State government can do a better job of addressing Connecticut’s energy needs than the private sector, according to the legislature’s Energy Committee, which this week approved two measures designed to test that idea.

Connecticut’s dismal fiscal situation, however, is a really good reason not to give the state more control over any facet of our economy. Ignoring the state’s fiscal realities and the desire of the people of Connecticut for a smaller, leaner and less expensive state government, however, the Energy & Technology Committee approved two ill-advised bills that counter those concerns.

One that would create even more financial liability for the state and another that would chase away much-needed business investment.

First, HB-5505 creates a new division within the Department of Public Utility Control to procure and generate electric power.
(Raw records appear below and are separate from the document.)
===== config.mk =====
export PLATFORM = sky130hd
export DESIGN_NAME = expr_string_tx
export DESIGN_NICKNAME = d
export VERILOG_FILES = /design/src/rtl/expr_pkg.sv /design/src/rtl/expr_char_enc.sv /design/src/rtl/expr_string_tx.sv
export SDC_FILE = /design/constraint.sdc
export NUM_CORES = 1
export LEC_CHECK = 0
export BUFFER_PORTS_ARGS = -buffer_cell sky130_fd_sc_hd__buf_2
export CAP_MARGIN = 20
export CORE_ASPECT_RATIO = 0.8
export CORE_MARGIN = 2
export CORE_UTILIZATION = 30
export DETAILED_ROUTE_END_ITERATION = 10
export PLACE_DENSITY = 0.47
export SYNTH_ARGS = -nofsm -noshare
export SYNTH_HDL_FRONTEND = slang
export SYNTH_HIERARCHICAL = 1
export SYNTH_SLANG_ARGS = --single-unit
export TNS_END_PERCENT = 20

===== constraint.sdc =====
create_clock -name clk -period 2.9 [get_ports clk]
set_clock_uncertainty 0.05 [all_clocks]
set_input_delay 0.58 -clock clk [delete_from_list [all_inputs] [get_ports clk]]
set_output_delay 0.58 -clock clk [all_outputs]
set_load 0.05 [all_outputs]

===== src/rtl/expr_pkg.sv =====
// Shared constants and state encoding for the expression-string link.
// The transmitter and the string-checker FSM both import this package.
package expr_pkg;

    localparam logic [7:0] ASCII_0    = 8'h30;
    localparam logic [7:0] ASCII_PLUS = 8'h2B;
    localparam logic [7:0] ASCII_MUL  = 8'h2A;

    typedef enum logic [1:0] {
        IDLE  = 2'd0,
        DIGIT = 2'd1,
        OP    = 2'd2
    } state_t;

endpackage


===== src/rtl/expr_char_enc.sv =====
// Maps a decimal digit or an operator bit to its ASCII byte.
// When sel=1 the op bit chooses between '*' (1) and '+' (0).
module expr_char_enc
    import expr_pkg::*;
(
    input  logic [3:0] digit,
    input  logic       op,
    input  logic       sel,
    output logic [7:0] code
);

    always_comb begin
        code = ASCII_0 + {4'h0, digit};
        if (sel) begin
            code = op ? ASCII_MUL : ASCII_PLUS;
        end
    end

endmodule


===== src/rtl/expr_string_tx.sv =====
// Expression-string transmitter: serialises latched digits/operators as
// ASCII D{(+|*)D}, one byte per accepted beat, with registered outputs.
module expr_string_tx
    import expr_pkg::*;
#(
    parameter int MAX_TERMS = 8,
    parameter int CNT_W     = $clog2(MAX_TERMS + 1)
) (
    input  logic                   clk,
    input  logic                   clr_n,
    input  logic                   start,
    input  logic [CNT_W-1:0]       term_cnt,
    input  logic [4*MAX_TERMS-1:0] digits,
    input  logic [MAX_TERMS-2:0]   ops,
    output logic [7:0]             out_data,
    output logic                   out_valid,
    input  logic                   out_ready,
    output logic                   out_last,
    output logic                   busy,
    output logic                   done,
    output logic                   err
);

    state_t                 state, state_nx;
    logic [CNT_W-1:0]       idx, idx_nx;
    logic [CNT_W-1:0]       n_q;
    logic [4*MAX_TERMS-1:0] digits_q;
    logic [MAX_TERMS-2:0]   ops_q;

    logic                   legal;
    logic                   load;
    logic                   beat;
    logic                   done_nx;
    logic                   err_nx;
    logic                   last_nx;
    logic [CNT_W-1:0]       n_src;
    logic [4*MAX_TERMS-1:0] digits_src;
    logic [MAX_TERMS-2:0]   ops_src;
    logic [3:0]             digit_sel;
    logic                   op_sel;
    logic [7:0]             code_nx;

    function automatic logic [3:0] pick_digit(input logic [4*MAX_TERMS-1:0] d,
                                              input logic [CNT_W-1:0]       i);
        logic [3:0] r;
        r = '0;
        for (int k = 0; k < MAX_TERMS; k++) begin
            if (i == CNT_W'(k)) r = d[4*k +: 4];
        end
        return r;
    endfunction

    function automatic logic pick_op(input logic [MAX_TERMS-2:0] o,
                                     input logic [CNT_W-1:0]     i);
        logic r;
        r = 1'b0;
        for (int k = 0; k < MAX_TERMS - 1; k++) begin
            if (i == CNT_W'(k)) r = o[k];
        end
        return r;
    endfunction

    // Only digits below the requested count are checked; the rest are don't-care.
    always_comb begin
        legal = 1'b1;
        if (term_cnt == '0 || term_cnt > CNT_W'(MAX_TERMS)) begin
            legal = 1'b0;
        end
        for (int k = 0; k < MAX_TERMS; k++) begin
            if (CNT_W'(k) < term_cnt && digits[4*k +: 4] > 4'd9) legal = 1'b0;
        end
    end

    assign beat = out_valid & out_ready;

    always_comb begin
        state_nx = state;
        idx_nx   = idx;
        load     = 1'b0;
        done_nx  = 1'b0;
        err_nx   = 1'b0;
        case (state)
            IDLE: begin
                if (start) begin
                    if (legal) begin
                        load     = 1'b1;
                        idx_nx   = '0;
                        state_nx = DIGIT;
                    end else begin
                        err_nx = 1'b1;
                    end
                end
            end
            DIGIT: begin
                if (beat) begin
                    if (idx == n_q - CNT_W'(1)) begin
                        state_nx = IDLE;
                        done_nx  = 1'b1;
                    end else begin
                        state_nx = OP;
                    end
                end
            end
            OP: begin
                if (beat) begin
                    idx_nx   = idx + CNT_W'(1);
                    state_nx = DIGIT;
                end
            end
            default: state_nx = IDLE;
        endcase
    end

    // Outputs are precomputed from next-cycle state so every output is a flop;
    // on a load the fresh inputs are encoded before they land in the latch.
    assign n_src      = load ? term_cnt : n_q;
    assign digits_src = load ? digits   : digits_q;
    assign ops_src    = load ? ops      : ops_q;
    assign digit_sel  = pick_digit(digits_src, idx_nx);
    assign op_sel     = pick_op(ops_src, idx_nx);
    assign last_nx    = (state_nx == DIGIT) && (idx_nx == n_src - CNT_W'(1));

    expr_char_enc u_enc (
        .digit (digit_sel),
        .op    (op_sel),
        .sel   (state_nx == OP),
        .code  (code_nx)
    );

    always_ff @(posedge clk) begin
        if (!clr_n) begin
            state     <= IDLE;
            idx       <= '0;
            n_q       <= '0;
            digits_q  <= '0;
            ops_q     <= '0;
            out_valid <= 1'b0;
            out_data  <= '0;
            out_last  <= 1'b0;
            busy      <= 1'b0;
            done      <= 1'b0;
            err       <= 1'b0;
        end else begin
            state     <= state_nx;
            idx       <= idx_nx;
            if (load) begin
                n_q      <= term_cnt;
                digits_q <= digits;
                ops_q    <= ops;
            end
            out_valid <= (state_nx != IDLE);
            out_data  <= (state_nx != IDLE) ? code_nx : 8'h00;
            out_last  <= last_nx;
            busy      <= (state_nx != IDLE);
            done      <= done_nx;
            err       <= err_nx;
        end
    end

endmodule


==> results.sh, run 1 <==
export IMPL_syn_instance_count=372
export IMPL_worstSetupPathType="flop to flop"
export IMPL_async_flop_share_pct=0
export IMPL_place_area_sq_um=4090
export IMPL_timing_fmax_ghz=0.376
export IMPL_die_width_um=121
export IMPL_final_antenna_net_count=0
export IMPL_yosysUniqueCellTypes=54
export IMPL_cp_max_fo=6
export IMPL_clk_latency_ns=0.33
export IMPL_fin_crit_ns=2.66
export IMPL_hold_violations=0
export IMPL_status="finished, final reports clean"
export IMPL_critPathRequiredTime_ns=3.07
export IMPL_synth_xor_area_share_pct=3.47
export IMPL_seq_area_frac_synth_pct=37.2
export IMPL_final_setup_viol_count=0
export IMPL_numPortBuffers=59
export IMPL_fillCellCount=1129
export IMPL_dieArea_sq_um=11800
export IMPL_cts_sinks=61
export IMPL_syn_area_sq_um=3280
export IMPL_rows=34
export IMPL_crit_arrival_ns=2.83
export IMPL_synthAdderAreaFrac_pct=1.14
export IMPL_rsz0062_at_grt="no"
export IMPL_gp_congestion=0.801
export IMPL_drive_above_1_share_pct=31.3
export IMPL_overflow=0
export IMPL_routedWlPerCell_um=14.6
export IMPL_timing_hold_ws_ns=0.450
export IMPL_antenna_found_initial=0
export IMPL_timing_final_ws_setup_ns=0.240
export IMPL_drc_errors=0
export IMPL_die_h_um=97.5
export IMPL_synth_top_area_cell="dfxtp_1"
export IMPL_synth_area_mux_share_pct=16.6
export IMPL_clkTransAtPathRegs_ns=0.05
export IMPL_fin_nets=527
export IMPL_synth_edff_count=0
export IMPL_pre_cts_ws_ns=-0.250
export IMPL_cts_buffers=9
export IMPL_yosys_area_share_simple_pct=24.3
export IMPL_synth_top_family_by_area="simple AND/OR/NAND/NOR gates"
export IMPL_yosysWarnings=6
export IMPL_grt_pass1_wl_um=14900
export IMPL_ir_drop_v=0.000242
export IMPL_htree_levels=3
export IMPL_yosysTopAreaCellShare_pct=37.2
export IMPL_ys_top_cells_by_area="dfxtp_1 37%, mux2i_1 14%, nor2b_1 6.7%"
export IMPL_synth_most_common_cell="dfxtp_1"
export IMPL_cts_tree="built"
export IMPL_ctsResizeCount=0
export IMPL_endpoint_kind="flop"
export IMPL_synth_common_cells="61 x dfxtp_1, 45 x mux2i_1, 35 x nor2b_1"
export IMPL_io_pins=60
export IMPL_start_util_pct=30.5
export IMPL_core_area_sq_um=10800
export IMPL_slew_viol_final=0
export IMPL_grt_max_degree=49
export IMPL_multi_input_area_sq_um=1900
export IMPL_cts_root_buf="clkbuf_16"
export IMPL_power_density_nw_per_um2=481
export IMPL_min_path_type="flop to flop"
export IMPL_worst_setup_path_start_kind="flop"
export IMPL_synth_avg_cell_area_sq_um=8.82
export IMPL_grt_usage_pct=16.4
export IMPL_clk_path_buf_depth=2
export IMPL_post_cts_repair_setup_buffers=0
export IMPL_synth_compound_area_share_pct=11.9
export IMPL_via_count=2947
export IMPL_post_dp_hpwl_um=7130
export IMPL_drt_iter0_markers=133
export IMPL_first_pass_iters=4
export IMPL_drt_vias_per_instance=4.72
export IMPL_grt_pass1_vias=2885
export IMPL_p_leak_nw=2.13
export IMPL_synth_ff_type="dfxtp_1"
export IMPL_area_growth_pct=33.3
export IMPL_holdBufCountCts=0
export IMPL_period_share_pct=91.7
export IMPL_seqCellArea_sq_um=1220
export IMPL_num_antenna_cells=0
export IMPL_design_area_sq_um=4370
export IMPL_ys_seq_elements=61
export IMPL_routed_wl_um=9130
export IMPL_drv_cap=0
[cell usage in the layout, fill, tap and decap left out, drive strengths merged, types with 3 or more instances in the layout]
| master | Yosys | final |
|---|---|---|
| o22ai | 5 | 5 |
| nand3 | 12 | 12 |
| buf | 17 | 119 |
| a21boi | 3 | 3 |
| xnor2 | 9 | 9 |
| inv | 7 | 7 |
| conb | 2 | 3 |
| dfxtp | 61 | 61 |
| nor3 | 16 | 16 |
| xor2 | 4 | 4 |
| or2 | 3 | 3 |
| a21oi | 18 | 18 |
| ha | 3 | 3 |
| o21ai | 17 | 17 |
| nand2b | 3 | 3 |
| nor3b | 3 | 3 |
| nor2b | 35 | 35 |
| and2 | 13 | 13 |
| a311oi | 4 | 4 |
| clkbuf | 9 | 12 |
| nor2 | 12 | 12 |
| a31oi | 4 | 4 |
| mux2 | 7 | 7 |
| nand2 | 35 | 35 |
| mux2i | 46 | 46 |
| and3 | 3 | 3 |
[routing by layer]
metal / GRT usage, % / vias up / routed length [um]
met2: 24.3 / 86 / 3940
met5: 0 / - / 0
met4: 4.56 / 0 / 72
met1: 23.4 / 1351 / 4680
met3: 4.34 / 9 / 436
li1: - / 1501 / -
[state kept, by name (all words and copies together) (netlist names)]
signal / count
state: 2
done: 1
err: 1
out_data: 8
digits_q: 32
out_last: 1
n_q: 4
idx: 4
ops_q: 7
busy: 1
[where the power goes]
group	leakage [nW]	total, W	switching [W]	internal [W]
registers	0.492	0.000861	0.00000797	0.000853
logic	1.50	0.000198	0.0000990	0.0000993
clock network	0.139	0.00104	0.000367	0.000677
total	2.13	0.00210	0.000474	0.00163
[cell type report]
class / count / area share (%)
Inverter: 7 / 0.601
Sequential cell: 61 / 27.9
Tap cell: 144 / 4.12
Clock inverter: 2 / 0.801
Clock buffer: 12 / 5.64
Multi-Input combinational cell: 279 / 43.5
Timing Repair Buffer: 119 / 17.4
[cells by family (layout without fill, tap and decap cells)]
logic type / Yosys count / after routing
compound gates: 62 / 62
xor+xnor: 13 / 13
fa+ha+maj: 3 / 3
buf+inv: 33 / 140
flops: 61 / 61
mux: 53 / 53
other cells: 2 / 3
simple gates: 145 / 145
[worst max-delay path: stages, from the launching register on]
cell      delay (ns)
dfxtp_1         0.42
and4b_2         0.34
buf_4           0.15
nand2_2         0.08
and2_1          0.20
buf_4           0.17
mux2i_1         0.22
nor3_1          0.09
a311oi_1        0.33
buf_4           0.17
o22ai_1         0.07
nor2b_1         0.12
and2_1          0.13
[final timing paths]
path,to,slack [ns],depth (start not counted),from
worst max-delay path,out_data[2]$_SDFF_PN0_,0.24,12,busy$_SDFF_PN0_
worst min-delay path,n_q[3]$_SDFF_PN0_,0.45,2,n_q[3]$_SDFF_PN0_
worst max register to register,out_data[2]$_SDFF_PN0_,0.24,12,busy$_SDFF_PN0_
worst min register to register,n_q[3]$_SDFF_PN0_,0.45,2,n_q[3]$_SDFF_PN0_
[through the flow]
stage	utilization, %	setup TNS [ns]	power [W]	std cells
floorplan	-	0	0.000983	373
global placement	38.0	-0.772	0.00108	610
detailed placement	38.0	-0.870	0.00108	610
CTS	40.6	0	0.00213	624
global route	40.6	0	0.00219	624
finish	40.6	0	0.00210	624
Power figures use the tool's default switching activity.
==> inputs of run 2 (changes only) <==
Settings changed: CELL_PAD_IN_SITES_DETAIL_PLACEMENT from default to 2, CELL_PAD_IN_SITES_GLOBAL_PLACEMENT from default to 2, PLACE_DENSITY 0.47 to 0.72.
==> run 2 against run 1 <==
Design area is 1.0% higher; sequential power is essentially flat; fmax is 4.4% lower; sequential share of layout area down 0.28 points; critical path type is now input pin to flop; hold slack improved by 0.0087 ns; cell count increased by 0.32%; power is essentially flat; die area unchanged.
This would cost millions of dollars to implement, and it would take billions of dollars in collateral to procure and generate power.

Almost exclusively along party lines (Democrats supporting and all Republicans and one Democrat opposing; one member was absent), the committee approved the bill 14-7. Connecticut already has resources in place to address its energy needs. Electric distribution companies in the state have the experience, expertise and capability to procure power for consumers in the state that do not choose a competitive supplier.

Also, on a narrow, 11-10 vote, the committee adopted HB-5467, which would adopt a first-in-the-nation “windfall profits” tax on electric power generators.  The tax is a surefire way to discourage investment in electric generation in Connecticut—something Connecticut cannot afford from both an electric and economic development standpoint.

Why would investors choose to participate in a market where they could be punished?  In these trying economic times, when elected officials are emphasizing job creation and economic recovery, this proposal will have the direct opposite effect. It will harm Connecticut’s jobs, energy market and economic future.